Op - there is always a reason. It might seem she is fine today on the outside, but she very clearly isn’t okay. I would be wary about assuming it is attention seeking or minimising it.

It’s imperative to get to the root cause(s), walk through her exact thoughts and feelings before, during and after the overdose. What was happening before? Really listen to her, be open and accepting of her even if it’s hard to listen to. What is happening to her now, and what happens next really matters.

I would find a brilliant child psychologist and arrange an assessment completed by a well regarded psychiatrist. Enlist some counselling and support for yourself too. This is very hard to go through as a parent.

tothelefttotheleft · 21/04/2023 17:42

Blizzard23 · 21/04/2023 14:07

Op - there is always a reason. It might seem she is fine today on the outside, but she very clearly isn’t okay. I would be wary about assuming it is attention seeking or minimising it.

It’s imperative to get to the root cause(s), walk through her exact thoughts and feelings before, during and after the overdose. What was happening before? Really listen to her, be open and accepting of her even if it’s hard to listen to. What is happening to her now, and what happens next really matters.

I would find a brilliant child psychologist and arrange an assessment completed by a well regarded psychiatrist. Enlist some counselling and support for yourself too. This is very hard to go through as a parent.

How do you find a brilliant psychologist? How if you don't have money do you fund this?

imip · 21/04/2023 18:29

You can always use the ‘right to choose’ using psychiatry UK. At this point waiting too long for a diagnosis can delay decent support.

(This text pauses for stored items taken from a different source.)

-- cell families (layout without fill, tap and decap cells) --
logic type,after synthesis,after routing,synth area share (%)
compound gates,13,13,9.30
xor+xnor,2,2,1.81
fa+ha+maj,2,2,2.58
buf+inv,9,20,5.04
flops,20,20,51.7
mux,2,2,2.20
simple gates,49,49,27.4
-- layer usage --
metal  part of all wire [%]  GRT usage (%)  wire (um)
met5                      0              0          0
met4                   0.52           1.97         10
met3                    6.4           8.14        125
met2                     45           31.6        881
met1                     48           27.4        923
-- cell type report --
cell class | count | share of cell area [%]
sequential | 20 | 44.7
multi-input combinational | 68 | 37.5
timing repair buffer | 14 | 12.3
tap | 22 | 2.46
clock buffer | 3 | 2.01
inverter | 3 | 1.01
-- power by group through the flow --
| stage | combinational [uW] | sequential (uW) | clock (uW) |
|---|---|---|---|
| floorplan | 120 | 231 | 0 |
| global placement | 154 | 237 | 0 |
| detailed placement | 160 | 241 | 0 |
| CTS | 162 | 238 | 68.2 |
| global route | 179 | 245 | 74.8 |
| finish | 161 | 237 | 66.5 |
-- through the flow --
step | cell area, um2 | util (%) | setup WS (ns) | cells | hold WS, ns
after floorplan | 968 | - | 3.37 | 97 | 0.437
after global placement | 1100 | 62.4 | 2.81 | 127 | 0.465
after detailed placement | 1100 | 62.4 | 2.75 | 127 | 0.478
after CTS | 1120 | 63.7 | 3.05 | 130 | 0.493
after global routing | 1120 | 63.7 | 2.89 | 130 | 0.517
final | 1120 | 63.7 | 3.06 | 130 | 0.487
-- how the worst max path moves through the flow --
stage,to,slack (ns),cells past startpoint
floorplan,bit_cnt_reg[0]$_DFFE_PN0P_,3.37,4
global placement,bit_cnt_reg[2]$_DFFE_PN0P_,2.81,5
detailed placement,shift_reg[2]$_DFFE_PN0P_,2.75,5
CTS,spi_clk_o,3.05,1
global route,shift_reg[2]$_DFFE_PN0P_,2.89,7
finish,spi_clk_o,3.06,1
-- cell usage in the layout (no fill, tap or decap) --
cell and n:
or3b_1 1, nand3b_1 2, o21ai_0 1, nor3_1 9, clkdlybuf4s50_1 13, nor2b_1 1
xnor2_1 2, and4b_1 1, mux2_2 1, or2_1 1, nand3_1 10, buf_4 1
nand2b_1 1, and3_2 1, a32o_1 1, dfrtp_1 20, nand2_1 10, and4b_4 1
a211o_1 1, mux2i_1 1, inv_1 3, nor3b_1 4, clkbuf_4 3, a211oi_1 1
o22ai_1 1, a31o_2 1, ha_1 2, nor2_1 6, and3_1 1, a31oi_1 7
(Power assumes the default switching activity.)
$ cat config.mk
export PLATFORM = sky130hd
export DESIGN_NAME = pool_ctrl_flat
export DESIGN_NICKNAME = d
export VERILOG_FILES = /design/src/rtl/pool_ctrl_if.sv /design/src/rtl/pool_ctrl.sv /design/src/flat_wrapper.sv
export SDC_FILE = /design/constraint.sdc
export NUM_CORES = 1
export LEC_CHECK = 0
export BUFFER_PORTS_ARGS = -buffer_cell sky130_fd_sc_hd__buf_2
export CAP_MARGIN = 25
export CELL_PAD_IN_SITES_DETAIL_PLACEMENT = 1
export CELL_PAD_IN_SITES_GLOBAL_PLACEMENT = 2
export CORE_MARGIN = 5
export CORE_UTILIZATION = 38
export CTS_CLUSTER_DIAMETER = 150
export CTS_CLUSTER_SIZE = 16
export DETAILED_ROUTE_END_ITERATION = 10
export MAX_ROUTING_LAYER = met4
export PLACE_DENSITY_LB_ADDON = 0.1
export SYNTH_ARGS = -nofsm -noshare
export SYNTH_HDL_FRONTEND = slang
export SYNTH_SLANG_ARGS = --single-unit
$ cat constraint.sdc
create_clock -name clk -period 5.5 [get_ports clk]
set_input_delay 1.1 -clock clk [delete_from_list [all_inputs] [get_ports clk]]
set_output_delay 1.1 -clock clk [all_outputs]
set_load 0.005 [all_outputs]
--- src/rtl/ecg_b6_pkg.sv ---
// Shared constants and types for the block-6 binarisation stage.
package ecg_b6_pkg;

  localparam int unsigned B6_CH_NUM = 5;
  localparam int unsigned B6_DATA_W = 10;

  // One activation bit per channel; bit c belongs to channel c.
  typedef logic [B6_CH_NUM-1:0] b6_act_t;

  // True when a threshold select addresses an existing channel.
  function automatic logic thr_sel_valid(input logic [2:0] sel);
    return sel < 3'(B6_CH_NUM);
  endfunction

endpackage

--- src/rtl/act_fifo_b6.sv ---
// Show-ahead synchronous FIFO for activation words.
// The head word is presented on rd_data whenever the FIFO is not empty and reads as 0 otherwise.
// A write into a full FIFO is accepted when a read happens in the same cycle.
module act_fifo_b6 #(
  parameter int unsigned WIDTH = 5,
  parameter int unsigned DEPTH = 8,
  localparam int unsigned AW = $clog2(DEPTH)
) (
  input  logic             clk,
  input  logic             rst_n,
  input  logic             wr_en,
  input  logic [WIDTH-1:0] wr_data,
  input  logic             rd_en,
  output logic [WIDTH-1:0] rd_data,
  output logic             full,
  output logic             empty,
  output logic [AW:0]      level
);

  logic [WIDTH-1:0] mem_q [DEPTH];
  logic [AW-1:0]    wr_ptr_q, rd_ptr_q;
  logic [AW:0]      count_q, count_d;
  logic             do_wr, do_rd;

  assign empty = (count_q == '0);
  assign full  = (count_q == (AW+1)'(DEPTH));
  assign level = count_q;

  // Reads on an empty FIFO are ignored; a full FIFO still accepts a write paired with a read.
  assign do_rd = rd_en && !empty;
  assign do_wr = wr_en && (!full || do_rd);

  assign rd_data = empty ? '0 : mem_q[rd_ptr_q];

  // Occupancy next state; simultaneous read and write leaves it unchanged.
  always_comb begin
    count_d = count_q;
    unique case ({do_wr, do_rd})
      2'b10:   count_d = count_q + (AW+1)'(1);
      2'b01:   count_d = count_q - (AW+1)'(1);
      default: count_d = count_q;
    endcase
  end

  // Storage array; contents are don't-care while unoccupied, so no reset.
  always_ff @(posedge clk) begin
    if (do_wr) mem_q[wr_ptr_q] <= wr_data;
  end

  // Pointers and occupancy; DEPTH is a power of two so pointers wrap naturally.
  always_ff @(posedge clk or negedge rst_n) begin
    if (!rst_n) begin
      wr_ptr_q <= '0;
      rd_ptr_q <= '0;
      count_q  <= '0;
    end else begin
      if (do_wr) wr_ptr_q <= wr_ptr_q + AW'(1);
      if (do_rd) rd_ptr_q <= rd_ptr_q + AW'(1);
      count_q <= count_d;
    end
  end

endmodule
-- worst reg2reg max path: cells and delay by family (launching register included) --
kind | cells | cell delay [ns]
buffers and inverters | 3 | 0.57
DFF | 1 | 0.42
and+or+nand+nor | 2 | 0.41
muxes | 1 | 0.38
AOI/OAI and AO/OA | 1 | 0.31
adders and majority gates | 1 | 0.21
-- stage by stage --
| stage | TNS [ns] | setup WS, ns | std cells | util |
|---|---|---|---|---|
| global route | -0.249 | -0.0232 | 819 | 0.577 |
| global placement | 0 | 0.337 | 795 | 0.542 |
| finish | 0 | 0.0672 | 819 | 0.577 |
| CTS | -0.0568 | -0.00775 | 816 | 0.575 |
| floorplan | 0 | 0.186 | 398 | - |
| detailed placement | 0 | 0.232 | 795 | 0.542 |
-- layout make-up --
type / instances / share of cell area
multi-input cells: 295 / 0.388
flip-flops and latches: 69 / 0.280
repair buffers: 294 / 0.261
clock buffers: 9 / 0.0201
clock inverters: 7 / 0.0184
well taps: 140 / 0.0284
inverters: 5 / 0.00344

I have been there also, then DD ended up in a tier 4 hospital because she also tried to jump off a bridge into a motorway. She was 14.

I have three autistic daughters. They are all different, annd while some cope better than others ant times, autism is never ‘mild’, because attempting suicide is a very very real thing.

Two of mine mask, one doesn’t really. The effort put into masking is huge. While to some extent it may be a successful technique, they need time to not mask. Masking is what makes the autism seem ‘mild’.